By superimposing the fmin measurements from the Dourbes and Rome stations with the X-ray radiation measurements on board the GOES-15 satellite, a very good correlation is observed during the phenomenon despite different sampling in the two cases. We have also observed and presented the case where the absorption is total over all the vertical frequencies emitted (blackout). The temporal positioning of the two solar flares was also well identified on the spectral field strength measurements performed in Brest. Attenuations of 40 - 60 dB were measured on many broadcast transmitters including high frequencies (18 MHz).
These good results obtained from a 15-minute sample show that it is possible to identify the occurrence of solar flares from opportunistic HF signals. To improve performance, it would be preferable to reduce the sampling time to 5 minutes or even 1 minute. In this case, measurements could be limited to a small number of predetermined frequencies. On the other hand, the observed signal spectrum could be complemented by VLF signals, which are less sensitive to time variations and thus allow more reliable detection.

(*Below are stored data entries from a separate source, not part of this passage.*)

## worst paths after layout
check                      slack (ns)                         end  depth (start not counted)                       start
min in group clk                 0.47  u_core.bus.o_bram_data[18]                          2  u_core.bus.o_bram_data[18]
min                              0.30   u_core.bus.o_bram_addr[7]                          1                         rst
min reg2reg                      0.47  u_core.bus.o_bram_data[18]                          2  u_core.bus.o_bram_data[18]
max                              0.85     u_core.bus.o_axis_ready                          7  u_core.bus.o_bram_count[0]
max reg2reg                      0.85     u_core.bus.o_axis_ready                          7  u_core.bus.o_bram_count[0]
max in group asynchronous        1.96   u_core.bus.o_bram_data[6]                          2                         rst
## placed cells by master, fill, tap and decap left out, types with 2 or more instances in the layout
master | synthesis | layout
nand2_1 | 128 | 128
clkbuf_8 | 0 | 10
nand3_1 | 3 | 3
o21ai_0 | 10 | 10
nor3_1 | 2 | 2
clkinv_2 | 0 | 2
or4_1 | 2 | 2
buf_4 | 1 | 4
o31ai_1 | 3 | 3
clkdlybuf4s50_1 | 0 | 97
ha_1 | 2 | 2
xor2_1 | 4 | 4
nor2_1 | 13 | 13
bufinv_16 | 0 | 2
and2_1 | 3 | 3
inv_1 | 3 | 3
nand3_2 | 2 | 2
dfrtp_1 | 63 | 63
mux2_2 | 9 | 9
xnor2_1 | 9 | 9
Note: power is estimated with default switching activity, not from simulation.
===== src/rtl/ctrl_pipe.sv =====
// EX/MEM/WB control pipeline registers with hazard stall and forwarding.
// Optional perf counters built only with CTRL_PIPE_PERF_EN defined.
module ctrl_pipe
    import rv32_ctrl_pkg::*;
#(
    parameter int unsigned REG_ADDR_W = 5,
    parameter int unsigned CNT_W      = 32
) (
    input  logic                  clk,
    input  logic                  rst_n,
    input  logic                  id_valid,
    input  logic                  id_mem_rd,
    input  logic                  id_mem_wr,
    input  logic                  id_reg_wr,
    input  logic                  id_mux_reg_wr,
    input  logic [1:0]            id_ula_op,
    input  logic [1:0]            id_alu_src1,
    input  logic [1:0]            id_alu_src2,
    input  logic                  id_branch,
    input  logic                  id_jump,
    input  logic                  id_jalr,
    input  logic [REG_ADDR_W-1:0] id_rd,
    input  logic [REG_ADDR_W-1:0] id_rs1,
    input  logic [REG_ADDR_W-1:0] id_rs2,
    input  logic                  flush_ex_i,
    output logic                  stall_o,
    output logic                  ex_valid,
    output logic [1:0]            ex_ula_op,
    output logic [1:0]            ex_alu_src1,
    output logic [1:0]            ex_alu_src2,
    output logic [REG_ADDR_W-1:0] ex_rd,
    output logic [1:0]            fwd_a,
    output logic [1:0]            fwd_b,
    output logic                  mem_valid,
    output logic                  mem_rd_o,
    output logic                  mem_wr_o,
    output logic [REG_ADDR_W-1:0] mem_rd_idx,
    output logic                  wb_valid,
    output logic                  wb_reg_wr,
    output logic                  wb_mux_reg_wr,
    output logic [REG_ADDR_W-1:0] wb_rd,
    output logic [CNT_W-1:0]      stall_cnt,
    output logic [CNT_W-1:0]      flush_cnt
);

    ctrl_t                 id_ctrl, ex_ctrl_q;
    logic                  ex_valid_q, ex_bubble;
    logic [REG_ADDR_W-1:0] ex_rd_q, ex_rs1_q, ex_rs2_q;
    logic                  mem_valid_q, mem_mem_rd_q, mem_mem_wr_q, mem_reg_wr_q, mem_mux_q;
    logic [REG_ADDR_W-1:0] mem_rd_q;
    logic                  wb_valid_q, wb_reg_wr_q, wb_mux_q;
    logic [REG_ADDR_W-1:0] wb_rd_q;
    logic                  unused_ex_ctrl;

    always_comb begin
        id_ctrl            = CTRL_BUBBLE;
        id_ctrl.mem_rd     = id_mem_rd;
        id_ctrl.mem_wr     = id_mem_wr;
        id_ctrl.reg_wr     = id_reg_wr && !id_branch;
        id_ctrl.mux_reg_wr = id_mux_reg_wr;
        id_ctrl.ula_op     = id_ula_op;
        id_ctrl.alu_src1   = id_alu_src1;
        id_ctrl.alu_src2   = id_alu_src2;
        id_ctrl.branch     = id_branch;
        id_ctrl.jump       = id_jump;
        id_ctrl.jalr       = id_jalr;
    end

    assign ex_bubble = !id_valid || stall_o || flush_ex_i;

    always_ff @(posedge clk or negedge rst_n) begin
        if (!rst_n) begin
            ex_valid_q   <= 1'b0;
            ex_ctrl_q    <= CTRL_BUBBLE;
            ex_rd_q      <= '0;
            ex_rs1_q     <= '0;
            ex_rs2_q     <= '0;
            mem_valid_q  <= 1'b0;
            mem_mem_rd_q <= 1'b0;
            mem_mem_wr_q <= 1'b0;
            mem_reg_wr_q <= 1'b0;
            mem_mux_q    <= 1'b0;
            mem_rd_q     <= '0;
            wb_valid_q   <= 1'b0;
            wb_reg_wr_q  <= 1'b0;
            wb_mux_q     <= 1'b0;
            wb_rd_q      <= '0;
        end else begin
            ex_valid_q   <= !ex_bubble;
            ex_ctrl_q    <= ex_bubble ? CTRL_BUBBLE : id_ctrl;
            ex_rd_q      <= ex_bubble ? '0 : id_rd;
            ex_rs1_q     <= ex_bubble ? '0 : id_rs1;
            ex_rs2_q     <= ex_bubble ? '0 : id_rs2;
            mem_valid_q  <= ex_valid_q;
            mem_mem_rd_q <= ex_ctrl_q.mem_rd;
            mem_mem_wr_q <= ex_ctrl_q.mem_wr;
            mem_reg_wr_q <= ex_ctrl_q.reg_wr;
            mem_mux_q    <= ex_ctrl_q.mux_reg_wr;
            mem_rd_q     <= ex_rd_q;
            wb_valid_q   <= mem_valid_q;
            wb_reg_wr_q  <= mem_reg_wr_q;
            wb_mux_q     <= mem_mux_q;
            wb_rd_q      <= mem_rd_q;
        end
    end

    // ID-stage decisions are already taken; these bits end their life in EX
    assign unused_ex_ctrl = ^{ex_ctrl_q.branch, ex_ctrl_q.jump, ex_ctrl_q.jalr};

    hazard_unit #(.REG_ADDR_W(REG_ADDR_W)) u_hazard (
        .id_valid   (id_valid),
        .id_branch  (id_branch),
        .id_jalr    (id_jalr),
        .id_rs1     (id_rs1),
        .id_rs2     (id_rs2),
        .flush_ex_i (flush_ex_i),
        .ex_valid   (ex_valid_q),
        .ex_mem_rd  (ex_ctrl_q.mem_rd),
        .ex_reg_wr  (ex_ctrl_q.reg_wr),
        .ex_rd      (ex_rd_q),
        .ex_rs1     (ex_rs1_q),
        .ex_rs2     (ex_rs2_q),
        .mem_valid  (mem_valid_q),
        .mem_mem_rd (mem_mem_rd_q),
        .mem_reg_wr (mem_reg_wr_q),
        .mem_rd     (mem_rd_q),
        .wb_valid   (wb_valid_q),
        .wb_reg_wr  (wb_reg_wr_q),
        .wb_rd      (wb_rd_q),
        .stall_o    (stall_o),
        .fwd_a      (fwd_a),
        .fwd_b      (fwd_b)
    );

    assign ex_valid      = ex_valid_q;
    assign ex_ula_op     = ex_ctrl_q.ula_op;
    assign ex_alu_src1   = ex_ctrl_q.alu_src1;
    assign ex_alu_src2   = ex_ctrl_q.alu_src2;
    assign ex_rd         = ex_rd_q;
    assign mem_valid     = mem_valid_q;
    assign mem_rd_o      = mem_mem_rd_q;
    assign mem_wr_o      = mem_mem_wr_q;
    assign mem_rd_idx    = mem_rd_q;
    assign wb_valid      = wb_valid_q;
    assign wb_reg_wr     = wb_reg_wr_q;
    assign wb_mux_reg_wr = wb_mux_q;
    assign wb_rd         = wb_rd_q;

`ifdef CTRL_PIPE_PERF_EN
    logic [CNT_W-1:0] stall_cnt_q, flush_cnt_q;

    always_ff @(posedge clk or negedge rst_n) begin
        if (!rst_n) begin
            stall_cnt_q <= '0;
            flush_cnt_q <= '0;
        end else begin
            if (stall_o && (stall_cnt_q != '1))
                stall_cnt_q <= stall_cnt_q + CNT_W'(1);
            if (flush_ex_i && (flush_cnt_q != '1))
                flush_cnt_q <= flush_cnt_q + CNT_W'(1);
        end
    end

    assign stall_cnt = stall_cnt_q;
    assign flush_cnt = flush_cnt_q;
`else
    assign stall_cnt = '0;
    assign flush_cnt = '0;
`endif

endmodule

The results presented in this study are based on two solar flare events observed along a single mid-latitude path, specifically over Brest, France. As such, the findings may not fully capture the variability introduced by different seasons, latitudinal positions, or geomagnetic conditions. These factors can significantly influence the depth and duration of HF signal outages, and future studies should aim to incorporate a broader range of geographic and temporal scenarios to validate and extend the applicability of the proposed methodology.